Poorly configured cloud services can be exploit by threat actors in minutes and sometimes in under 30 seconds. Attacks include network intrusion, data theft and ransomware infections, researchers have found.
Researchers at Palo Alto Networks’ Unit 42 used a honeypot infrastructure of 320 nodes deployed globally in which they misconfigured key services within a cloud–including remote desktop protocol (RDP), secure shell protocol (SSH), server message block (Samba) and Postgres database.
What they found was that attackers jumped at the opportunity to exploit the misconfigurations, with 80 percent of the 320 honeypots compromised within 24 hours and all compromised within a week, researchers disclosed in a report posted Monday.
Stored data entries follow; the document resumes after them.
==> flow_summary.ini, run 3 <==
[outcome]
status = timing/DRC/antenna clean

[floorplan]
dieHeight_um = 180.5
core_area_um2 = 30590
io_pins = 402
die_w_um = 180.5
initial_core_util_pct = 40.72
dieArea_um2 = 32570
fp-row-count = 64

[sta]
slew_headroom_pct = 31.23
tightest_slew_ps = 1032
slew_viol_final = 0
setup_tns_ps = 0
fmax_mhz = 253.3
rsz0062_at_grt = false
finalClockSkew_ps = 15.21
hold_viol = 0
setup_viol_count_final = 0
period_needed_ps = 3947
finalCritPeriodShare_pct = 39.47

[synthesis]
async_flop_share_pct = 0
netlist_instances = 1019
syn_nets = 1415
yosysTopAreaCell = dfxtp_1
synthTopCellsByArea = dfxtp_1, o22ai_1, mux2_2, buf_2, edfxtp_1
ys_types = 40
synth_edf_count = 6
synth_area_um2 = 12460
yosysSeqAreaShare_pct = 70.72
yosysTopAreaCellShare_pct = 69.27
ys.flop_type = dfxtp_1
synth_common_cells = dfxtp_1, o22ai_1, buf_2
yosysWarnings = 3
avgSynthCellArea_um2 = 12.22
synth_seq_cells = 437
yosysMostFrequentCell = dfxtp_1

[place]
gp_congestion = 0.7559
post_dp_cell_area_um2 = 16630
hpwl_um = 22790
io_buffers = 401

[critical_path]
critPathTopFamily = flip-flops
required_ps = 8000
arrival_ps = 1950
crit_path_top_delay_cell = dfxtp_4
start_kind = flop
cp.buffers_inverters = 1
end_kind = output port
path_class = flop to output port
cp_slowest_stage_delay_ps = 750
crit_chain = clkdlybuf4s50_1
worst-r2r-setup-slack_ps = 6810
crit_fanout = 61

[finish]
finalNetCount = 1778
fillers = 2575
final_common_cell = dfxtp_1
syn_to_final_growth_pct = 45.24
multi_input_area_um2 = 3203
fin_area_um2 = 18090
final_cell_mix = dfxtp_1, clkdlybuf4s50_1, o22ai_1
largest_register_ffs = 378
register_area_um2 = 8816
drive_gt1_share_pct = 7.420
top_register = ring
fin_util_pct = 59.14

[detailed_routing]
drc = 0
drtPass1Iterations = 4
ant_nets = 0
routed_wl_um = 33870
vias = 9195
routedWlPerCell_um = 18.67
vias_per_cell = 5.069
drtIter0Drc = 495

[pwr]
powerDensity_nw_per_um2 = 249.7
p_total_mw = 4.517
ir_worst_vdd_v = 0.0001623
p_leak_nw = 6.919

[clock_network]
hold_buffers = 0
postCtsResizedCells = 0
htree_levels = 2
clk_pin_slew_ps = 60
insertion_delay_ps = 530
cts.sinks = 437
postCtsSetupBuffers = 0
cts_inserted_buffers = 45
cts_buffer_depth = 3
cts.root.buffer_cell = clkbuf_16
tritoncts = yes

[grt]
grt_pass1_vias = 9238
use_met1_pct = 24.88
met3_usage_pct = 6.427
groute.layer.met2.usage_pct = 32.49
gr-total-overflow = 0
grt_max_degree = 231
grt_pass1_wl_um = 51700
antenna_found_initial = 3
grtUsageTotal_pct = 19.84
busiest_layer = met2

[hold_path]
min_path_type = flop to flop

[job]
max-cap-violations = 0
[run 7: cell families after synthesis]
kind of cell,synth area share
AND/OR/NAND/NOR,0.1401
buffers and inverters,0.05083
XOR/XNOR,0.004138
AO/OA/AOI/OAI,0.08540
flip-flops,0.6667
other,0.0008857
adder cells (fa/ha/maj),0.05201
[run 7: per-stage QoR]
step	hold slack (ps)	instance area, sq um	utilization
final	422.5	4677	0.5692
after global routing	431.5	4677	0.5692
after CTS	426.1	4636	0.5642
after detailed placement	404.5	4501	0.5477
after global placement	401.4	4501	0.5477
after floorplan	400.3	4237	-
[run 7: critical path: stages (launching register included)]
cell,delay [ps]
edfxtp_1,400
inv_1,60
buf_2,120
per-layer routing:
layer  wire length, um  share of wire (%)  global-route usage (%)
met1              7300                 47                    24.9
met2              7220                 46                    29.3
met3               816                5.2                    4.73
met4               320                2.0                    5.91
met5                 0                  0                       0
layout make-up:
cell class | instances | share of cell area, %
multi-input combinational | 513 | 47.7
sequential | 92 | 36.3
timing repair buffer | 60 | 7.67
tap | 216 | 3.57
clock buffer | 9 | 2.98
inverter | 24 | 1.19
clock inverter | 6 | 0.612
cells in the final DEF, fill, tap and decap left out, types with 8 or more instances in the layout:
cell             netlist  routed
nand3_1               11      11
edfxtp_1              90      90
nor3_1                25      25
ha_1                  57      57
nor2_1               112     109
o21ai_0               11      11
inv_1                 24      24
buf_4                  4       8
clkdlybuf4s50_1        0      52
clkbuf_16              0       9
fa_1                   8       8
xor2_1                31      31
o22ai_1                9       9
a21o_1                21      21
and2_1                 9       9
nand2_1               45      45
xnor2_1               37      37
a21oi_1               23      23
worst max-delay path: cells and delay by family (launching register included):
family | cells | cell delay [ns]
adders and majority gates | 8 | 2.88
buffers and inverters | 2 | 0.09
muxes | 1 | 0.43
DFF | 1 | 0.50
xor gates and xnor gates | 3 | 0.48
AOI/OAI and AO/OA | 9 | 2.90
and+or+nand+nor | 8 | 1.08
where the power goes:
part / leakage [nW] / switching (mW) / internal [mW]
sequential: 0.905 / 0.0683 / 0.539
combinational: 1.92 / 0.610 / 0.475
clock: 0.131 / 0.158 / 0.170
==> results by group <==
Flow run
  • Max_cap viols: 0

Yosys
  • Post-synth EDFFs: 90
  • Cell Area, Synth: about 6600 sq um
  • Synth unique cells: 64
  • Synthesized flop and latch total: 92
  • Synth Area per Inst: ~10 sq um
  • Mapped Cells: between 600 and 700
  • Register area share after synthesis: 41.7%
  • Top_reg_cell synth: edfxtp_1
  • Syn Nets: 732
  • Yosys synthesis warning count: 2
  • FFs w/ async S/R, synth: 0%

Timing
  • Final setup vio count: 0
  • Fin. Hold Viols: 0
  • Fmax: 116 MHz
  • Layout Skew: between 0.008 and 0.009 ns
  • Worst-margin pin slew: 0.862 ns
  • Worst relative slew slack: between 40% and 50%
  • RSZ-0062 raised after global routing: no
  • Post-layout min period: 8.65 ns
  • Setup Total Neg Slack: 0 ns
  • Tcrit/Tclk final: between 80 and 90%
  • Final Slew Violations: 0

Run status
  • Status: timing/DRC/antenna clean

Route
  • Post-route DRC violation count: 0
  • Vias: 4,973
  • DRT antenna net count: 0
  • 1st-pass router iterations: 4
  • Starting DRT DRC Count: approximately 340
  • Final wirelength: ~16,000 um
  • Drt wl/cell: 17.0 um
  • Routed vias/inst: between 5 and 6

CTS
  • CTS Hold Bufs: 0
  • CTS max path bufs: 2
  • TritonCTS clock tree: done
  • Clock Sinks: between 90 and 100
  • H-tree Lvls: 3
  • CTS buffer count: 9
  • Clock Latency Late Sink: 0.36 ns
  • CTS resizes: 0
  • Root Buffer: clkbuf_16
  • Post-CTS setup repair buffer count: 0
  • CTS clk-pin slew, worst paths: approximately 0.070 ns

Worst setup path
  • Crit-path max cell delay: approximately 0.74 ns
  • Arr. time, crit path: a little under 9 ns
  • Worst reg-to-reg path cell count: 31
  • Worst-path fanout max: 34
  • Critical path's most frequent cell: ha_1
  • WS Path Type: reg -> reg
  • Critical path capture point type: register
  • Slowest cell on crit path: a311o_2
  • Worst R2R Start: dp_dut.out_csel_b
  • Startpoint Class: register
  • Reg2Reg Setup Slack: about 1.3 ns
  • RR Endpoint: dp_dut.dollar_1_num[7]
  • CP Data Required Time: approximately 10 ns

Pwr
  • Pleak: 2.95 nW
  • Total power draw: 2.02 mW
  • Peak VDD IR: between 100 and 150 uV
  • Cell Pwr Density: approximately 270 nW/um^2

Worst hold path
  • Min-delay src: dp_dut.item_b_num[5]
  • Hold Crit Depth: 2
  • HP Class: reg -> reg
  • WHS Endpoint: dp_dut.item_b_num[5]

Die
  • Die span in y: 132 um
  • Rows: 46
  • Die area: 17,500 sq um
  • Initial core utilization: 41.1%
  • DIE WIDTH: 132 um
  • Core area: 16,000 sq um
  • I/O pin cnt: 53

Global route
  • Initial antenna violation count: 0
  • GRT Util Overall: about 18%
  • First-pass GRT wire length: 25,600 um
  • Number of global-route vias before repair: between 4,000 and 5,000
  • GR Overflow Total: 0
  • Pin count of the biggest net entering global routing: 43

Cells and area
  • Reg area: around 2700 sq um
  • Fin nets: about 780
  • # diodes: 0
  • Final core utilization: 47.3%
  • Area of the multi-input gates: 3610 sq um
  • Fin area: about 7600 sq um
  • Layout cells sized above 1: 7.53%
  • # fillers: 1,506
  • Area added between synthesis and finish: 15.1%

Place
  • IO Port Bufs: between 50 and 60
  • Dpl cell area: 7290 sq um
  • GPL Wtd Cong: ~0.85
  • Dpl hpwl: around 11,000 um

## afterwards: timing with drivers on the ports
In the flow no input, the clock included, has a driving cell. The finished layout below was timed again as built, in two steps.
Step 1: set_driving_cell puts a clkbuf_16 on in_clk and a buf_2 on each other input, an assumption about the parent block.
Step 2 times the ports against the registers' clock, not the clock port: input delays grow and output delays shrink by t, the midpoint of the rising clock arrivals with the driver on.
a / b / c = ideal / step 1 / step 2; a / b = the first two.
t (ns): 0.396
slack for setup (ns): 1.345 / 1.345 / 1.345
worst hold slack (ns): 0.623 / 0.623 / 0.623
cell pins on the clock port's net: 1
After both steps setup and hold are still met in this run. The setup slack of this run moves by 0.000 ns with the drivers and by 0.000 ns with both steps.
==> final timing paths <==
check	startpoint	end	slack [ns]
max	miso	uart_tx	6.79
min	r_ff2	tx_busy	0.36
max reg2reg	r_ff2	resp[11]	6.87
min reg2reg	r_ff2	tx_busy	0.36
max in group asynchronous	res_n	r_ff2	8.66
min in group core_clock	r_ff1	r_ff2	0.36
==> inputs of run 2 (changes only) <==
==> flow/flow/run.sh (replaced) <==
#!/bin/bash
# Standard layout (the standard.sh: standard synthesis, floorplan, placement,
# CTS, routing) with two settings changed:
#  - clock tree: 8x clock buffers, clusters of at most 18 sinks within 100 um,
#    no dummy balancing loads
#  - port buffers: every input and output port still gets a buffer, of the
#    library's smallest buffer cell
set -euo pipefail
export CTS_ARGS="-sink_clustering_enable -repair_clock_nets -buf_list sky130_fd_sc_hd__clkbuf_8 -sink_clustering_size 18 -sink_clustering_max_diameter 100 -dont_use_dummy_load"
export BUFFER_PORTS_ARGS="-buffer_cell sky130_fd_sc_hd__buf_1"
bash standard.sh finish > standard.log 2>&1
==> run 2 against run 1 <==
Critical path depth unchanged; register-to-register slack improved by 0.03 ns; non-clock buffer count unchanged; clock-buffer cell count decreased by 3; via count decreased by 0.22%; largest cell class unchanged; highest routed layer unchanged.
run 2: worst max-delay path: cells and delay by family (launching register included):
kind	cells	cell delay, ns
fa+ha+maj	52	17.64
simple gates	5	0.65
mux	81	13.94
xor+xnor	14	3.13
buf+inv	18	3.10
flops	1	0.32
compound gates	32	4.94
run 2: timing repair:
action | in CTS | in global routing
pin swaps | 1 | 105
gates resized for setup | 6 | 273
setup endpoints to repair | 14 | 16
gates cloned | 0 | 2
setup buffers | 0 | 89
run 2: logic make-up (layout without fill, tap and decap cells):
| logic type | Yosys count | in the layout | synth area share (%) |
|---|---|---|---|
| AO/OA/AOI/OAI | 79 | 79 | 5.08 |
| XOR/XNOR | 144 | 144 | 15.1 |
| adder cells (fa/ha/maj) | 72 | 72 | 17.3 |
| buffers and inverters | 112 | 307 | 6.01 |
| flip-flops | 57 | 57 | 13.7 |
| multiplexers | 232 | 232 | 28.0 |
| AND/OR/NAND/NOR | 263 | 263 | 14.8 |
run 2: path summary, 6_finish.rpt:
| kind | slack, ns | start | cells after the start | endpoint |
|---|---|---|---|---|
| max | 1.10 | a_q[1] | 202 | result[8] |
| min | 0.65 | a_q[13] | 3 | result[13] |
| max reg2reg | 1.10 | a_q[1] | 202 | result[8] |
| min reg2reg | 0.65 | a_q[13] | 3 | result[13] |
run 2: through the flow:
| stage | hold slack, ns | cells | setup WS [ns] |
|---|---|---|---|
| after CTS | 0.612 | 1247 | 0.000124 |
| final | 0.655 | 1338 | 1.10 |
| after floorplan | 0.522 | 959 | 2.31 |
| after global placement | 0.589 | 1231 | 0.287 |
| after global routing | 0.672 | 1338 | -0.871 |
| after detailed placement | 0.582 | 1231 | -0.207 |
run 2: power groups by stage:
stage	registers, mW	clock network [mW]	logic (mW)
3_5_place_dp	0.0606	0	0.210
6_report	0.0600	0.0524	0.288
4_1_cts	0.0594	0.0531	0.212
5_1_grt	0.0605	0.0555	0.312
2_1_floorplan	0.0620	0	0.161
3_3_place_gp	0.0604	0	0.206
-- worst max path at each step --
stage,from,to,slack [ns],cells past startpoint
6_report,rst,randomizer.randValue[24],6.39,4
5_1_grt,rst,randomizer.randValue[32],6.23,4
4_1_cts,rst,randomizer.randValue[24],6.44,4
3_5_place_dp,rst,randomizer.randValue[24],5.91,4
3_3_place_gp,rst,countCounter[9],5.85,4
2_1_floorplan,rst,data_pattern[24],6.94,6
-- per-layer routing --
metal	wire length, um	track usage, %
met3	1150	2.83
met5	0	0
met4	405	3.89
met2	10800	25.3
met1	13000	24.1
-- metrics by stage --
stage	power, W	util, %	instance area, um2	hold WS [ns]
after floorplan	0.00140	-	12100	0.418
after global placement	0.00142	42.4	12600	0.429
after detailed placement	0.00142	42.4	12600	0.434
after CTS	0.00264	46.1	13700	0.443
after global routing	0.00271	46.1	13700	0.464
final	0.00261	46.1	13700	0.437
What follows belongs to an exercise in optimizing a design on an open flow for small area; a production flow would make more cautious choices. RTL that was checked went through simulation tests only; none was proved equivalent to the original. Power is estimated from default activity; no workload was simulated.

==> trial 54: inputs <==
==> flow/design.v <==
module DE1_SoC (HEX0, HEX1, HEX2, HEX3, HEX4, HEX5, KEY, SW, GPIO_1, CLOCK_50);
    output logic [6:0]  HEX0, HEX1, HEX2, HEX3, HEX4, HEX5;
    input  logic [3:0]  KEY;
    input  logic [9:0]  SW;
    output logic [35:0] GPIO_1;
    input  logic CLOCK_50;
    logic clk, rst;
    assign clk = CLOCK_50;
    assign rst = SW[9];
    assign HEX3 = '1;
    assign HEX4 = '1;
    logic [3:0] row;
    always_ff @(posedge clk) row <= rst ? 4'd0 : row + 4'd1;
    logic kprev, push;
    always_ff @(posedge clk) kprev <= ~KEY[3];
    assign push = ~KEY[3] & ~kprev;
    logic [2:0] m7;
    logic [3:0] m13;
    logic [6:0] m109;
    logic fall, scroll, t7;
    always_ff @(posedge clk) begin
        if (rst) begin
            m7 <= 3'd0;
            m13 <= 4'd0;
            m109 <= 7'd0;
        end else begin
            m7 <= {m7[1:0], ~(m7[1] ^ m7[2])};
            m13 <= {m13[2:0], ~(m13[2] ^ m13[3] ^ (m13[1] | m13[2]))};
            m109 <= {m109[5:0], ~(m109[0] ^ m109[1] ^ m109[6] ^ (m109[4] | m109[5]))};
        end
    end
    assign t7 = (m7 == 3'b100);
    assign fall = t7 & (m109 == 7'b1000000);
    assign scroll = t7 & (m13 == 4'b1000) & (row[1:0] == 2'd3);
    logic [15:0] bird, up, down;
    assign up = {bird[14:0], 1'b0};     
    assign down = {1'b0, bird[15:1]};   
    always_ff @(posedge clk) begin
        if (rst) bird <= 16'h0400;
        else bird <= (bird & ~{16{push | fall}}) |
                     (~bird & (({16{push}} & down) | ({16{fall}} & up)));
    end
    logic [9:0] lfsr;
    always_ff @(posedge clk) lfsr <= rst ? 10'd0 : {~(lfsr[3] ^ lfsr[0]), lfsr[9:1]};
    logic [2:0] diff, count;
    logic [3:0] a;
    logic pv;   
    always_comb begin
        case (SW[2:0])
            3'd0: diff = 3'd7;
            3'd1, 3'd2, 3'd4: diff = 3'd5;
            3'd3, 3'd5, 3'd6: diff = 3'd4;
            default: diff = 3'd3;
        endcase
    end
    function automatic logic [3:0] mod9(input logic [9:0] x);
        logic [4:0] u;
        u = {2'b0, x[2:0]} + {2'b0, ~x[5:3]} + {2'b0, x[8:6]} + {4'b0, ~x[9]} + 5'd1;
        if (u >= 5'd18) u = u - 5'd18;
        else if (u >= 5'd9) u = u - 5'd9;
        mod9 = u[3:0];
    endfunction
    always_ff @(posedge clk) begin
        if (rst) begin
            count <= diff;
            pv <= 1'b0;
        end else if (scroll) begin
            pv <= (count == 3'd0);
            count <= (count == 3'd0) ? diff : count - 3'd1;
            if (count == 3'd1) a <= mod9(lfsr);
        end
    end
    logic [1:0] gp [0:3];
    logic [3:0] gc [0:3];
    logic [3:0] ne;
    genvar g;
    generate
        for (g = 0; g < 4; g++) begin : grp
            logic own, inc;
            logic [3:0] icode;
            assign ne[g] = ~(gc[g][3] & gc[g][0]);
            assign own = ne[g] & (gp[g] != 2'd0);
            if (g < 3) begin : mid
                assign inc = ne[g+1] & (gp[g+1] == 2'd0);
                assign icode = gc[g+1];
            end else begin : top
                assign inc = pv;
                assign icode = a;
            end
            always_ff @(posedge clk) begin
                if (rst) begin
                    gc[g][3] <= 1'b1;
                    gc[g][0] <= 1'b1;
                end else if (scroll) begin
                    gp[g] <= inc ? 2'd3 : gp[g] - 2'd1;
                    if (inc) gc[g] <= icode;
                    else if (!own) begin
                        gc[g][3] <= 1'b1;
                        gc[g][0] <= 1'b1;
                    end
                end
            end
        end
    endgenerate
    localparam logic [255:0] PATS = {
        16'b0000000000000000, 16'b0000000000000000, 16'b0000000000000000, 16'b0000000000000000,
        16'b0000000000000000, 16'b0000000000000000, 16'b0000000000000000, 16'b1110000011111111,
        16'b1111000001111111, 16'b1111100000111111, 16'b1111110000011111, 16'b1111111000001111,
        16'b1111111100000111, 16'b1111111110000011, 16'b1111111111000001, 16'b1111111111100000};
    function automatic logic [15:0] pipe_pat(input logic [3:0] c);
        pipe_pat = PATS[16 * c +: 16];
    endfunction
    logic on, stop_buf, incr_buf, incr_prev, incr;
    logic col2, dead;
    assign col2 = ne[0] & (gp[0] == 2'd2);
    assign dead = ((gp[0] == 2'd2) & |(pipe_pat(gc[0]) & bird)) | (bird == 16'd0);
    assign incr = incr_buf & ~incr_prev;
    always_ff @(posedge clk) begin
        incr_prev <= incr_buf;
        if (rst) begin
            on <= 1'b1;
            stop_buf <= 1'b0;
            incr_buf <= 1'b0;
        end else begin
            on <= on & ~stop_buf;
            stop_buf <= on & dead;
            incr_buf <= on & ~dead & col2;
        end
    end
    logic [3:0] d0, d1, d2;
    logic i1, i2;
    assign i1 = incr & (d0 == 4'd9);
    assign i2 = i1 & (d1 == 4'd9);
    always_ff @(posedge clk) begin
        if (rst) begin
            d0 <= 4'd0; d1 <= 4'd0; d2 <= 4'd0;
        end else begin
            if (incr) d0 <= (d0 == 4'd9) ? 4'd0 : d0 + 4'd1;
            if (i1) d1 <= (d1 == 4'd9) ? 4'd0 : d1 + 4'd1;
            if (i2) d2 <= (d2 == 4'd9) ? 4'd0 : d2 + 4'd1;
        end
    end
    localparam logic [69:0] SEGS = {7'b0010000, 7'b0000000, 7'b1111000, 7'b0000010,
        7'b0010010, 7'b0011001, 7'b0110000, 7'b0100100, 7'b1111001, 7'b1000000};
    function automatic logic [6:0] seg(input logic [3:0] d);
        seg = SEGS[7 * d +: 7];
    endfunction
    assign HEX0 = seg(d0);
    assign HEX1 = seg(d1);
    assign HEX2 = seg(d2);
    always_comb begin
        case (SW[2:0])
            3'd0: HEX5 = 7'b1111001;
            3'd1, 3'd2, 3'd4: HEX5 = 7'b0100100;
            3'd3, 3'd5, 3'd6: HEX5 = 7'b0110000;
            default: HEX5 = 7'b0011001;
        endcase
    end
    logic [15:0] green, red, ends;
    logic [1:0] sg;
    assign sg = row[3:2];
    assign green = (on & (gp[sg] == row[1:0])) ? pipe_pat(gc[sg]) : 16'd0;
    localparam logic [255:0] ENDS = {
        16'b0000000001010100, 16'b0010111001010100, 16'b0001101001111100, 16'b0011111001111000,
        16'b0000000000000100, 16'b0010101001111000, 16'b0010101000000100, 16'b0011111001111000,
        16'b0000000000000000, 16'b0001111001111000, 16'b0010000000010100, 16'b0001111001111000,
        16'b0000000000000000, 16'b0011111000110100, 16'b0010001001010100, 16'b0011111000111000};
    assign ends = ENDS[16 * row +: 16];
    assign red = on ? ((row == 4'd2) ? bird : 16'd0) : ends;
    assign GPIO_1[35:32] = row;
    genvar j;
    generate
        for (j = 0; j < 16; j++) begin : px
            assign GPIO_1[31 - j] = green[j];
            assign GPIO_1[15 - j] = red[j];
        end
    endgenerate
endmodule
==> flow/flow/run.sh <==
#!/bin/bash
# The standard layout (standard.sh), with three changes:
#  - synthesis uses flow/synth.tcl (ABC with &deepsyn, no adder extraction);
#  - each port is buffered with the smallest buffer cell;
#  - clock tree synthesis inserts no dummy loads.
set -euo pipefail
here=$(pwd)
export FLOW_ABC_SCRIPT=$here/flow/deep.abc
export BUFFER_PORTS_ARGS="-buffer_cell sky130_fd_sc_hd__buf_1"
export CTS_ARGS="-sink_clustering_enable -repair_clock_nets -dont_use_dummy_load"
sed "s#SYNTH_SCRIPT=[^ ]*#SYNTH_SCRIPT=$here/flow/synth.tcl#" standard.sh > own_standard.sh
bash own_standard.sh > standard.log 2>&1
==> flow/flow/deep.abc <==
strash
dc2
&get -n
&deepsyn -T 60
&put
dch -f
amap -m
topo
==> flow/flow/synth.tcl <==
# The standard synthesis script (synth_recipe.tcl), except that Yosys's
# extract_fa is skipped and ABC maps with flow/deep.abc (&deepsyn), so that
# all combinational logic is optimised by ABC. Registers are unchanged.
proc synth {args} { yosys synth -nofsm -noshare {*}$args }
proc extract_fa {args} { }
proc abc {args} {
  set i [lsearch -exact $args -script]
  if {$i >= 0} { lset args [expr {$i + 1}] $::env(FLOW_ABC_SCRIPT) }
  yosys abc {*}$args
}
source $::env(SCRIPTS_DIR)/synth.tcl
# left out here: clear keep_hierarchy, flatten, clean up, hide names made inside functions, write 1_2_yosys.v
==> flow/standard.sh <==
#!/bin/bash
# synth_recipe.tcl (not shown) runs the flow's synth.tcl, then flattens the netlist and writes it again
# the make line also repeats each setting of config.mk as NAME=value (left out here)
make -C /OpenROAD-flow-scripts/flow DESIGN_CONFIG=/design/flow/config.mk WORK_HOME=/design/flow/orfs CLKGATE_MAP_FILE= SYNTH_SCRIPT=/design/flow/synth_recipe.tcl "${@:-finish}"
==> flow/config.mk <==
export PLATFORM = sky130hd
export DESIGN_NAME = DE1_SoC
export DESIGN_NICKNAME = DE1_SoC
export VERILOG_FILES = /design/flow/design.v
export SDC_FILE = /design/flow/constraint.sdc
export NUM_CORES = 4
export LEC_CHECK = 0
export CAP_MARGIN = 20
export CORE_MARGIN = 2
export CORE_UTILIZATION = 85
export SLEW_MARGIN = 20
==> flow/constraint.sdc <==
create_clock -name core_clock -period 6.5 [get_ports {CLOCK_50}]
set_input_delay 1.3000 -clock core_clock [delete_from_list [all_inputs] [get_ports {CLOCK_50}]]
set_output_delay 1.3000 -clock core_clock [all_outputs]
set_load 0.01 [all_outputs]
==> trial 5 (differences from trial 54) <==
--- a/flow/flow/run.sh
+++ b/flow/flow/run.sh
@@ -8,4 +8,5 @@
 export FLOW_ABC_SCRIPT=$here/flow/deep.abc
 export BUFFER_PORTS_ARGS="-buffer_cell sky130_fd_sc_hd__buf_1"
+export SKIP_REPAIR_TIE_FANOUT=1
 export CTS_ARGS="-sink_clustering_enable -repair_clock_nets -dont_use_dummy_load"
 sed "s#SYNTH_SCRIPT=[^ ]*#SYNTH_SCRIPT=$here/flow/synth.tcl#" standard.sh > own_standard.sh
- CORE_UTILIZATION: 85 -> 70
==> metrics.yaml <==
critPathKind: "register to output port"
status: "timing/DRC/antenna clean"
die_w_microns: 83.9
initial_utilization_pct: 71.2
worst_r2r_path_depth: 10
die-height_microns: 83.9
hp-start: "incr_buf"
fmax_ghz: 0.220
cp.depth: 12
fp-row-count: 29
timing.reg2reg.setup_slack_ps: 2800
The numbers above come from trial 5.

==> metrics.yaml <==
last_stage_the_flow_got_to: "global placement without I/O"
post_synth_num_cell_types: 35
compound_cell_area_share_of_the_yosys_netlist_pct: 23.2
synth_fa_ha_area_share_pct: 0
async_flop_share_pct: 0
synth.cell_area_sq_mm: 0.00447
tool.error: "[ERROR GPL-0301] Utilization 101.988 % exceeds 100%."
die_w_microns: 76.5
status: "aborted with a tool error"
post_synthesis_register_bit_count: 93
initial_utilization_pct: 88.0
synth.yosys.seq_area_share_pct: 46.8
synth_area_per_cell_sq_um: 7.91
muxShareOfSynthArea_pct: 0
synthesis.yosys.warnings: 3
die-height_microns: 76.5
fp-row-count: 26
The numbers above come from trial 54.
Moreover, some attacks occurred within minutes, with one particularly speedy threat actor compromising 96 percent of the 80 honeypots globally within 30 seconds, researchers found.
Given that the speed with which organizations typically manage vulnerabilities is typically measured in days or months, “that fact that attackers could find and compromise our honeypots in minutes was shocking,” Unit 42 principal cloud security researcher Jay Chen wrote in the post.
The study clearly shows how quickly these common misconfigurations can lead to data breaches or attackers’ taking down an entire network—given that “most of these internet-facing services are connected to some other cloud workloads,” Chen wrote. This reinforces the importance of mitigating and patching security issues quickly, he said.
“When a misconfigured or vulnerable service is exposed to the internet, it takes attackers just a few minutes to discover and compromise the service,” Chen wrote. “There is no margin of error when it comes to the timing of security fixes.”
Indeed, scores of high-profile cyber incidents have occurred because of misconfigured cloud services. This year alone two popular commercial outlets—the Hobby Lobby retail chain and Wegman’s grocery stores—experienced separate data breaches due to these types of mistakes.
Unit 42 conducted the current cloud-misconfiguration study between July 2021 and August 2021, deploying 320 honeypots with even distributions of SSH, Samba, Postgres and RDP across four regions–North America (NA), Asia Pacific (APAC) and Europe (EU). Their research analyzed the time, frequency and origins of the attacks observed during that time in the infrastructure.
To lure attackers, researchers intentionally configured a few accounts with weak credentials such as admin:admin, guest:guest, administrator:password, which granted limited access to the application in a sandboxed environment. They reset honeypots after a compromising event—i.e., when a threat actor successfully authenticated via one of the credentials and gained access to the application.
Researchers also blocked a list of known scanner IPs on a subset of honeypots, updating firewall policies once a day based on the observed network scanning traffic.
The team analyzed attacks according to a variety of attack patterns, including: the time attackers took to discover and compromise a new service; the average time between two consecutive compromising events of a targeted application; the number of attacker IPs observed on a honeypot; and the number of days an attacker IP was observed.
Results of the study showed that the Samba honeypots were the ones attacked most quickly, as well as the ones with attackers that compromised the services most consecutively with the most speed.
However, SSH was the misconfigured service with the highest number of attackers, experiencing a number of attackers and compromising events that was much higher than for the other three applications, researchers reported. The most attacked SSH honeypot was compromised 169 times in a single day, while on average, each SSH honey suffered 26 attacks daily, they found.
Researchers also tracked attacks according to region, with Samba and RDP getting the most attacks from North America, while attacks from APAC targeting Postgres and SSH more frequently, they found.
Overall, 85 percent of the attacks on the honeypots were observed on a single day, which indicated to researchers that blocking known scanner IPs is ineffective in mitigating attacks, as attackers rarely reuse the same IPs to launch attacks, Chen wrote.
The good news for organizations making common cloud configuration mistakes that can be easily exploited is that they also are easy to avoid, researchers said. Chen listed several recommendations for system administrators to avoid leaving services exposed to attacks.
To safeguard services from being pummeled by attacker IPs, cloud administrators can implement a guardrail to prevent privileged ports from being open, as well as create audit rules to monitor all the open ports and exposed services.
Researchers also suggested that admins create automated response and remediation rules to fix misconfigurations automatically and deploy next-generation firewalls to block malicious traffic.